マッチング待ちの間、スマホで動画サイトを開いて、推しがゲーム配信していないかチェックをする。
「あ、ポコたろーさん配信してる!今夜はトリオ対戦かぁ」
ポコたろーの本名は公表していないのでわからないが、年齢は23歳と公表していた。
彼はプロ仲間と一緒に3人チームでプレイしていた。
オンラインゲームなので、こちらも3人チームでプレイすれば、マッチングでかぶる可能性もあるが、それはあんまり気が乗らない。
配信中のプロゲーマーの動画を見ながら、マッチングを一致させ、しつこく配信者を追いかけたり攻撃することは、ゲームとしてはズルいし、配信者にとっては迷惑なのだ。
ちなみに300人ほどが視聴していた。大体いつもこのくらいかな。
というわけで、私はのんびり1人でプレイしながら、配信を見ることにした。
(それにしても今日もイケボだわ…)
なんて思いながら。
それから30分ほどプレイしていると、だんだんと眠くなってきてしまったので、私はゲームを止めた。
配信はそのまま眺めつつ、ベッドに移動し寝ることにした。
夜更かししたらまたサオリに注意されちゃうし。
実はゲーム配信を見ながら寝落ちするのも、推しの声を聞きながら眠れるので結構好きだったりする。
ただスマホの充電には気をつけなきゃいけない。
電気を消し暗闇でスマホを見ながら、私はベッドへ横になった。
そのうち彼は仲間と別れ、ソロプレイに切り替えた。
しばらくソロでプレイしたのちに配信を終え、寝る準備を始めるらしい。
プロゲーマーは日中反転生活が多いらしいが、ポコたろーは割と普通の時間帯に寝ている印象だ。

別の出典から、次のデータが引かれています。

--- src/design/sms_pkg.sv ---
// Constants and carrier types for the supply monitor and status block
package sms_pkg;
  localparam int unsigned ADDR_W = 6;
  localparam int unsigned DATA_W = 8;
  localparam logic [5:0] CHECKSUM_ADDR = 6'h00;
  localparam logic [5:0] STATUS_ADDR = 6'h01;
  localparam int unsigned STAT_LOCK_POS = 0;
  localparam int unsigned STAT_PARITY_POS = 1;
  localparam int unsigned STAT_BROWNOUT_POS = 2;
  localparam int unsigned STAT_RSVD_POS = 3;
  localparam int unsigned STAT_EARLY_POS = 4;
  localparam int unsigned STAT_DEEP_POS = 5;
  localparam int unsigned STAT_ONE_POS = 7;
  localparam logic LOCK_RST = 1'b0;
  localparam logic PARITY_RST = 1'b0;
  localparam logic BROWNOUT_RST = 1'b1;
  localparam logic EARLY_RST = 1'b0;
  localparam logic DEEP_RST = 1'b0;
  localparam logic [7:0] CHECKSUM_RST = 8'h00;
  localparam int unsigned CLK_HZ = 50000000;
  localparam int unsigned RESTART_NS = 1000;
  localparam int unsigned RESTART_CYCLES =
    (RESTART_NS * (CLK_HZ / 1000000) + 999) / 1000;
  localparam int unsigned CNT_W = 8;

  typedef enum logic [1:0] {
    SMS_RUN = 2'b00,
    SMS_RESTART = 2'b01
  } sms_state_type;

  // Analog comparator outputs, high while the supply is below threshold
  typedef struct packed {
    logic regulated_supply_line_low;
    logic vbat_low;
    logic below_early;
    logic below_deep;
  } sms_sense_type;

  typedef struct packed {
    logic deep;
    logic early;
    logic brownout;
    logic parity;
    logic lock;
  } sms_flags_type;
endpackage : sms_pkg
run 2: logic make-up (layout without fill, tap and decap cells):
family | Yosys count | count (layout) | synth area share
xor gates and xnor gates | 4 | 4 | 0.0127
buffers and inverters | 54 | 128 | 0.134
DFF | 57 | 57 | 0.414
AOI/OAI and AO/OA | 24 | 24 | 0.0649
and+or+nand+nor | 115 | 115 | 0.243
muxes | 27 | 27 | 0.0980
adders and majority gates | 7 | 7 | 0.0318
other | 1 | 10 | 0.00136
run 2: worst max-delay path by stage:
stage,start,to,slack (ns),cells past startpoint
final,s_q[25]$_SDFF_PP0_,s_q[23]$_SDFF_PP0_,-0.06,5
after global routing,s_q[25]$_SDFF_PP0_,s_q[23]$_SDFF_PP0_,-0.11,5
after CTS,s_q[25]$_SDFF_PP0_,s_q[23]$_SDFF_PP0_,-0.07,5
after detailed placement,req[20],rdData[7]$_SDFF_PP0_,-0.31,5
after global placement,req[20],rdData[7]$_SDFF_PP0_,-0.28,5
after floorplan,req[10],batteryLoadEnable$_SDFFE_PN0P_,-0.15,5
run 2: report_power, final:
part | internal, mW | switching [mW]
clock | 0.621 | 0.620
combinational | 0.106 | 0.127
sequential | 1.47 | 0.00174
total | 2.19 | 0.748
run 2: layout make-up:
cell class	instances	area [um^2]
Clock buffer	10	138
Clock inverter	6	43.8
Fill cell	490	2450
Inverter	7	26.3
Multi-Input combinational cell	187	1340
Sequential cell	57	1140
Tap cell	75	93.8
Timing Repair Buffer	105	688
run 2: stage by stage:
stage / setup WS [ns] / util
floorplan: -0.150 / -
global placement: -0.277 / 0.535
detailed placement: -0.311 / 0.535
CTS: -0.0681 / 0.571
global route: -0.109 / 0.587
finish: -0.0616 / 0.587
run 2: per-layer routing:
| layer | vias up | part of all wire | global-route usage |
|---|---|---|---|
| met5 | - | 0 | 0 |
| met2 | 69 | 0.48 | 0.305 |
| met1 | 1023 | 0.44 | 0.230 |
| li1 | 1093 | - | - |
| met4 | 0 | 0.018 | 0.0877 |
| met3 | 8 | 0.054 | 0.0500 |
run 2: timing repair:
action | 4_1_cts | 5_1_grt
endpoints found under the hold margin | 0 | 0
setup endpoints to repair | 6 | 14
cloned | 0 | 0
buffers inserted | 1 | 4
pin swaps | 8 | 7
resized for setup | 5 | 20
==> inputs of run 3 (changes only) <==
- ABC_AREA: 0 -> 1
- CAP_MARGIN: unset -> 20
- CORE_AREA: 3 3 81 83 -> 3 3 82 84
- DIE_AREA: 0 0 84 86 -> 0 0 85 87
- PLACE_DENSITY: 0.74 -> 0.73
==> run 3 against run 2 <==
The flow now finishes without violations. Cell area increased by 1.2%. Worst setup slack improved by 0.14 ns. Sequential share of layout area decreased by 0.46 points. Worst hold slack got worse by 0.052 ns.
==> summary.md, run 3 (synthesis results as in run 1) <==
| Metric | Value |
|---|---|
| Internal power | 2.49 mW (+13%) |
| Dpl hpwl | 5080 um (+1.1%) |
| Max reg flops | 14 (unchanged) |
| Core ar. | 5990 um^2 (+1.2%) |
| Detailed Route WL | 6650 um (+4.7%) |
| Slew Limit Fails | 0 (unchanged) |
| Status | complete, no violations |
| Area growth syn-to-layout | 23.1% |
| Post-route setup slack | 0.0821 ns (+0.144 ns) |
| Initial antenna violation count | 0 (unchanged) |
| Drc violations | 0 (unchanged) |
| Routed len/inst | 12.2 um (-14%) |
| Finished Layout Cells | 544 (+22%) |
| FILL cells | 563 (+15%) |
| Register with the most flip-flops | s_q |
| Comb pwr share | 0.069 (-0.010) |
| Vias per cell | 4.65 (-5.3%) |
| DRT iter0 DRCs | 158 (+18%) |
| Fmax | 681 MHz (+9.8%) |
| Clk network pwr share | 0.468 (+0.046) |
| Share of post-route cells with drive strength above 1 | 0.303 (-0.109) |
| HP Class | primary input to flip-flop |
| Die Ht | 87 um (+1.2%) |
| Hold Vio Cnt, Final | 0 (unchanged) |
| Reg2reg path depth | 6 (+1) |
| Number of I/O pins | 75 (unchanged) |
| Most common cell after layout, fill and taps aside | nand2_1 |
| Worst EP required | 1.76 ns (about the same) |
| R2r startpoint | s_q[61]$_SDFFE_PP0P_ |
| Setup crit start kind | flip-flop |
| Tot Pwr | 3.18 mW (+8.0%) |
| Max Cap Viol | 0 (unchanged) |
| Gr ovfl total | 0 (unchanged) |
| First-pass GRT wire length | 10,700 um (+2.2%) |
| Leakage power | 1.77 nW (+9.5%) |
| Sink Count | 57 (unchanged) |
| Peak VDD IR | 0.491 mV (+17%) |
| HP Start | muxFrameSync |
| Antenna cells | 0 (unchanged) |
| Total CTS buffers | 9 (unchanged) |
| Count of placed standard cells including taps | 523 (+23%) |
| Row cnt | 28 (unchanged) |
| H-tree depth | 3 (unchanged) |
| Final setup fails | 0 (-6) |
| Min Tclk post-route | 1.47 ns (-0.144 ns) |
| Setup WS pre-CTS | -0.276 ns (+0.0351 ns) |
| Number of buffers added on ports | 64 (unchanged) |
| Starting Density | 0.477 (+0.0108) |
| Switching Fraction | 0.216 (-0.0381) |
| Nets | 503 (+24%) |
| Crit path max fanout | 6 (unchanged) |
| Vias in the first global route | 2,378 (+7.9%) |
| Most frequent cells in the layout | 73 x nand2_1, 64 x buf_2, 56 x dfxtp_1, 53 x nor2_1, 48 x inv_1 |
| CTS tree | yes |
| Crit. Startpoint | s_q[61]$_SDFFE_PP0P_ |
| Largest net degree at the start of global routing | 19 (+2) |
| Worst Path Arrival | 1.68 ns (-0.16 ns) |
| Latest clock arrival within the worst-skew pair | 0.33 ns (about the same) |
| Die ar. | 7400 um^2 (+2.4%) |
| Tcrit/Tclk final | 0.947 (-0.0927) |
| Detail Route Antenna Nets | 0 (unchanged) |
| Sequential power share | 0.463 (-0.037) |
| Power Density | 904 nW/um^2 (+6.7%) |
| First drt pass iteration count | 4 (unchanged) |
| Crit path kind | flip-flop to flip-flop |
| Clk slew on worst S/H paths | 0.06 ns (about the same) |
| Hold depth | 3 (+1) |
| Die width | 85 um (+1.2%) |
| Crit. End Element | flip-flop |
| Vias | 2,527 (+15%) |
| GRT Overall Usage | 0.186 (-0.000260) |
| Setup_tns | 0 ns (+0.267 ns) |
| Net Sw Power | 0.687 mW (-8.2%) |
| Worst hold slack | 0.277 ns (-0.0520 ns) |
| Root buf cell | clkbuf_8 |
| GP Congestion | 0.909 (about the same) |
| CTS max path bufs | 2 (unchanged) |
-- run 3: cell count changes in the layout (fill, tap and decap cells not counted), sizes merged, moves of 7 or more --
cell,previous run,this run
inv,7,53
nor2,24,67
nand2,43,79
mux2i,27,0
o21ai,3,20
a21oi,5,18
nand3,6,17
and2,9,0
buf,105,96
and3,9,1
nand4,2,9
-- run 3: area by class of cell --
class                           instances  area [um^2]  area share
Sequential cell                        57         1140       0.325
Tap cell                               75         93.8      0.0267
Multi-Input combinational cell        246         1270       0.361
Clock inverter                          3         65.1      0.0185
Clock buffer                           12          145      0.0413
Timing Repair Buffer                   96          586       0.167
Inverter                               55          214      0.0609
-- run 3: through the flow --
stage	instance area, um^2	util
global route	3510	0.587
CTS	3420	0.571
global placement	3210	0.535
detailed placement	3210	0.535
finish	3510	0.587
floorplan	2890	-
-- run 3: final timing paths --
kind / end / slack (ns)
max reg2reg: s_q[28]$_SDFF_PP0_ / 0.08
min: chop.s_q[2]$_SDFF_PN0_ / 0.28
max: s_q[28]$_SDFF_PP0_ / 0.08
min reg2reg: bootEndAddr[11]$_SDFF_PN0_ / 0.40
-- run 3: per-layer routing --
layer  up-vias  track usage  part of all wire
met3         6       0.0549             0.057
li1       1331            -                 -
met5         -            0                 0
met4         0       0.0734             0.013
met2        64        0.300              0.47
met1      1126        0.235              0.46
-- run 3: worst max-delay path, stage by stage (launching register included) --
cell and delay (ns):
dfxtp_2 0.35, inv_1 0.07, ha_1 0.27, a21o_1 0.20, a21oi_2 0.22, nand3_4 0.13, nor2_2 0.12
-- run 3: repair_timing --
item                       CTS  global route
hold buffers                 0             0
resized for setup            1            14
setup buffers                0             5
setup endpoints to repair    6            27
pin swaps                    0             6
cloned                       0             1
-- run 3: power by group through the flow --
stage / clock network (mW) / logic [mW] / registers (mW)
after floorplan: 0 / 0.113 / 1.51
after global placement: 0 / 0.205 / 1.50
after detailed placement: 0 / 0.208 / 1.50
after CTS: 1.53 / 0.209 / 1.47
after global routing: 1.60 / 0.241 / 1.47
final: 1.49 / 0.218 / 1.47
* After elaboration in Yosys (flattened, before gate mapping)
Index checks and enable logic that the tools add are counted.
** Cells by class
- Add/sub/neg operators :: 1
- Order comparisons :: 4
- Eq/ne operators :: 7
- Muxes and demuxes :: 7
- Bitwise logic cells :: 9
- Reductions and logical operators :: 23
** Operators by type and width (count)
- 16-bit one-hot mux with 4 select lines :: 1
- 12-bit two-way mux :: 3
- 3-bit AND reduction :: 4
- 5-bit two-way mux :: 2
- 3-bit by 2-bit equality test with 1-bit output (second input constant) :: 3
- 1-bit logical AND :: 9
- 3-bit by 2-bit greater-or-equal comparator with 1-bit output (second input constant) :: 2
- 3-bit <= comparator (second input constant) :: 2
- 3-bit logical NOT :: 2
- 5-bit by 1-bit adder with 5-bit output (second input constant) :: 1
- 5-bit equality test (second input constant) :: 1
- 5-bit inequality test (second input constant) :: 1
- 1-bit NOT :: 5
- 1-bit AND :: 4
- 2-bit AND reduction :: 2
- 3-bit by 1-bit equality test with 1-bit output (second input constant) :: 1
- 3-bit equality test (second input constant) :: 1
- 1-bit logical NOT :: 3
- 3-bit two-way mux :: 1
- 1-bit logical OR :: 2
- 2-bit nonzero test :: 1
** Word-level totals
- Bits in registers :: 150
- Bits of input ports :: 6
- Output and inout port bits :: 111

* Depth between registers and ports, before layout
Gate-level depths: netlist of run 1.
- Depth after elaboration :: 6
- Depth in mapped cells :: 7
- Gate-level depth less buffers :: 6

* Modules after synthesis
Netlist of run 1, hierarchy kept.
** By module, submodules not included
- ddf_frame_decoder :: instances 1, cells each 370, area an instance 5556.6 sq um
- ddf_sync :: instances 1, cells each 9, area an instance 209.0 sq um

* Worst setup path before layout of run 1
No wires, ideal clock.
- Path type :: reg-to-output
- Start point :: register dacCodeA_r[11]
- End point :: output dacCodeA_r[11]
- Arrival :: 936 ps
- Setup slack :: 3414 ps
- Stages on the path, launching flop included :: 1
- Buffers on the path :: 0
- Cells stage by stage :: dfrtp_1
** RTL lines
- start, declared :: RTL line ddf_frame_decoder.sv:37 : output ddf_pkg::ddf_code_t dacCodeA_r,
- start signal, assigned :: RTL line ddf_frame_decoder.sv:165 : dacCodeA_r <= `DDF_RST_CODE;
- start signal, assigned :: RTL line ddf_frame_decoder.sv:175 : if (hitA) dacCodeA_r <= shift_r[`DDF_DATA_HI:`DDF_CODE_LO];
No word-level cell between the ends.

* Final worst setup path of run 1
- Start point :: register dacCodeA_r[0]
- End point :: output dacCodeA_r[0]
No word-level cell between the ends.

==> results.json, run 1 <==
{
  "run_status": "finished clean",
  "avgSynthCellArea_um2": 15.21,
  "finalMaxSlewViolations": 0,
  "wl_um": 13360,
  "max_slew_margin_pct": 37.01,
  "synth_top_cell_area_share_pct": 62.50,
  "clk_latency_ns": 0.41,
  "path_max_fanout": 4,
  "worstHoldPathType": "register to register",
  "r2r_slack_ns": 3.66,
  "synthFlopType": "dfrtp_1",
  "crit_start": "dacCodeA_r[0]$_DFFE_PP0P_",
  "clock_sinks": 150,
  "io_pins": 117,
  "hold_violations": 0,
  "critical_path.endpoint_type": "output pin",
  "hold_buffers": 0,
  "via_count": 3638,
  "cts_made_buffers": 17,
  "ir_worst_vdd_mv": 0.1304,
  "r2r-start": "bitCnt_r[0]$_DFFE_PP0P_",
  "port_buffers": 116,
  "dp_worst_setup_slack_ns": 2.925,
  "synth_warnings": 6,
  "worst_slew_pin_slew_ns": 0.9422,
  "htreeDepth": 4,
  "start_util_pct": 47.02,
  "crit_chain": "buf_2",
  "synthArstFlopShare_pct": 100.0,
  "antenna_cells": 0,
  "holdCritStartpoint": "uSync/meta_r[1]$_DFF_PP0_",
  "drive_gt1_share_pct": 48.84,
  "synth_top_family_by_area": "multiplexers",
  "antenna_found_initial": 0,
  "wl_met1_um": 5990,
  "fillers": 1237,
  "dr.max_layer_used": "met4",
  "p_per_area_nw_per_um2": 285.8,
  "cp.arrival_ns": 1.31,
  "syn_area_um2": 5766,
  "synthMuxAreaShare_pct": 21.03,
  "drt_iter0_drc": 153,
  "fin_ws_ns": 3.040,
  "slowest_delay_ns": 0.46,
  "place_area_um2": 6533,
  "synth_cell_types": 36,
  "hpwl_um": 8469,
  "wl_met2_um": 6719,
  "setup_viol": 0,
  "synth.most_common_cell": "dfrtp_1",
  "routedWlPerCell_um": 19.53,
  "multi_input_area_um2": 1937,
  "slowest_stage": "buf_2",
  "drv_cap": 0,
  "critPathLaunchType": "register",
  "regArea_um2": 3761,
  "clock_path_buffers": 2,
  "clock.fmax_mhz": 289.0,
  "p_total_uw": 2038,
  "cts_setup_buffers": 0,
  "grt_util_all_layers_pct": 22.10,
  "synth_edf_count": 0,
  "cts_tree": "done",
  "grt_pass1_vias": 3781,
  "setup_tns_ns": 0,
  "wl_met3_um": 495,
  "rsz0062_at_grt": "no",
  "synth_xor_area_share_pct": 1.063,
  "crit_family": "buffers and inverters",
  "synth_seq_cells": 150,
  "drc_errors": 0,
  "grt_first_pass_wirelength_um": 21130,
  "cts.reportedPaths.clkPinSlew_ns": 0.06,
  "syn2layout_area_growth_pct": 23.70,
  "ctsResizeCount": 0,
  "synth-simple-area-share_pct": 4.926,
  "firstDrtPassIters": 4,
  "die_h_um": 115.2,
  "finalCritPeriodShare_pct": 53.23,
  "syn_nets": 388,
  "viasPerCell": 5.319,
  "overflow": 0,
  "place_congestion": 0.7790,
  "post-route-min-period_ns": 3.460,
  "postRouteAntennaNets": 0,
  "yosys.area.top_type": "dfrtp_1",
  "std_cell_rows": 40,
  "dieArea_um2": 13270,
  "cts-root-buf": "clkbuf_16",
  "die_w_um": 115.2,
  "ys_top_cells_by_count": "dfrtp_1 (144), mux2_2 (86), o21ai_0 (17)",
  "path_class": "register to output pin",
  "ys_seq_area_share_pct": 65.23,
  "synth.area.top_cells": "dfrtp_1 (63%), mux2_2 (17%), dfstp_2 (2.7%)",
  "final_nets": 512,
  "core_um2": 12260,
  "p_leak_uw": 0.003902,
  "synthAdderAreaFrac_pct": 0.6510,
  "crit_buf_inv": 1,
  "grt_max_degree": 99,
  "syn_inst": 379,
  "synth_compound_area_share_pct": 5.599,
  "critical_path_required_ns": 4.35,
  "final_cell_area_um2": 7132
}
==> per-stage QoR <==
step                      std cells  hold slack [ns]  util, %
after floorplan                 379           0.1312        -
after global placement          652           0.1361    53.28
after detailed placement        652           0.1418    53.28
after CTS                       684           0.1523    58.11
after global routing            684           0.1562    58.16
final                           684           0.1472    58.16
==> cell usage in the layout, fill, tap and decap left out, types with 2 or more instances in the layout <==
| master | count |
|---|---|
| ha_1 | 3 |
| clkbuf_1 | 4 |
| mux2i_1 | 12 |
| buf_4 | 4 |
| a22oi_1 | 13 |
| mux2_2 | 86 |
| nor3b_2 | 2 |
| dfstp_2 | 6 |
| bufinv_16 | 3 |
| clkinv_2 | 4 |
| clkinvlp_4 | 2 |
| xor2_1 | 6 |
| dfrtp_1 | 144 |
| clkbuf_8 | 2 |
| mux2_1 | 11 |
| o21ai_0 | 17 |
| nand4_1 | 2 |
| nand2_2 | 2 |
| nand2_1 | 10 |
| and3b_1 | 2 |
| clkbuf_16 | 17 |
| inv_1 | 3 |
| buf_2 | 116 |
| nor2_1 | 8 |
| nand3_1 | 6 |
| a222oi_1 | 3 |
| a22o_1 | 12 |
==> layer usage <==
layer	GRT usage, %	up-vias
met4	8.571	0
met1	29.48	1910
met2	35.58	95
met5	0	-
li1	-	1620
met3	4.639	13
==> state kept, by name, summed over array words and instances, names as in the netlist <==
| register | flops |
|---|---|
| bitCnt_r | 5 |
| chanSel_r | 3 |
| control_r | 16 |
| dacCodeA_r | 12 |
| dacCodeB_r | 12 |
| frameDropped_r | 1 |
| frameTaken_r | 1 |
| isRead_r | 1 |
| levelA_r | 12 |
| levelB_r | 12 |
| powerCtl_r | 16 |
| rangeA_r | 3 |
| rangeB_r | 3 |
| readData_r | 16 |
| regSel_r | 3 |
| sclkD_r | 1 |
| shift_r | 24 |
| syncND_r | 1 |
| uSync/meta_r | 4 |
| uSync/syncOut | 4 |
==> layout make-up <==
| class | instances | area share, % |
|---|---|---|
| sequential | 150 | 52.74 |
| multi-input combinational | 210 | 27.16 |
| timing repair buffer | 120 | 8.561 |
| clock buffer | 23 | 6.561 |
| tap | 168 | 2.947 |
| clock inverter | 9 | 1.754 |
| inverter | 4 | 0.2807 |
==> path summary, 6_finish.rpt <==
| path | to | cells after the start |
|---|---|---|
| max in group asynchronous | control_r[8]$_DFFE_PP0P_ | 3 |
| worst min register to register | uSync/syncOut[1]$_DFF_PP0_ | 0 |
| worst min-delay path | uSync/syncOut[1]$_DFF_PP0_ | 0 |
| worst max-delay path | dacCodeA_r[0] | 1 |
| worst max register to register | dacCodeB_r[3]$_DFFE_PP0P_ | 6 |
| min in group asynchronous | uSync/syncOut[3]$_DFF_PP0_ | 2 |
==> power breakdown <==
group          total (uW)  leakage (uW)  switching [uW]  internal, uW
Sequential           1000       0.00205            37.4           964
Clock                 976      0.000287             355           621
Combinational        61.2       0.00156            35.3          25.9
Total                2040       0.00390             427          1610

そういうところも、『結構ちゃんとした生活習慣送っててかわいい』と謎にキュンとしてしまう。
3戦ほどプレイした後、ポコたろーはゲームを止めたが配信は終えず、視聴者のコメントを読み始めた。
現在の視聴者数は、少し減って100〜120人といったところだ。
早速私もコメントを書き込んだ。
「【ミカ卍】こんばんは!私もそろそろ寝ようと思ってますー!」
咄嗟に書き込んだため、こんなありきたりなコメントしか思い浮かばない。
----「ミカ卍さん、コメントありがとー。おやすみなさーい」
きゃー!読まれちゃった!
めっちゃいい声!
ドキドキして眠気が少し飛んでしまった私は、結局配信をしっかり最後まで見続けてしまったのだった。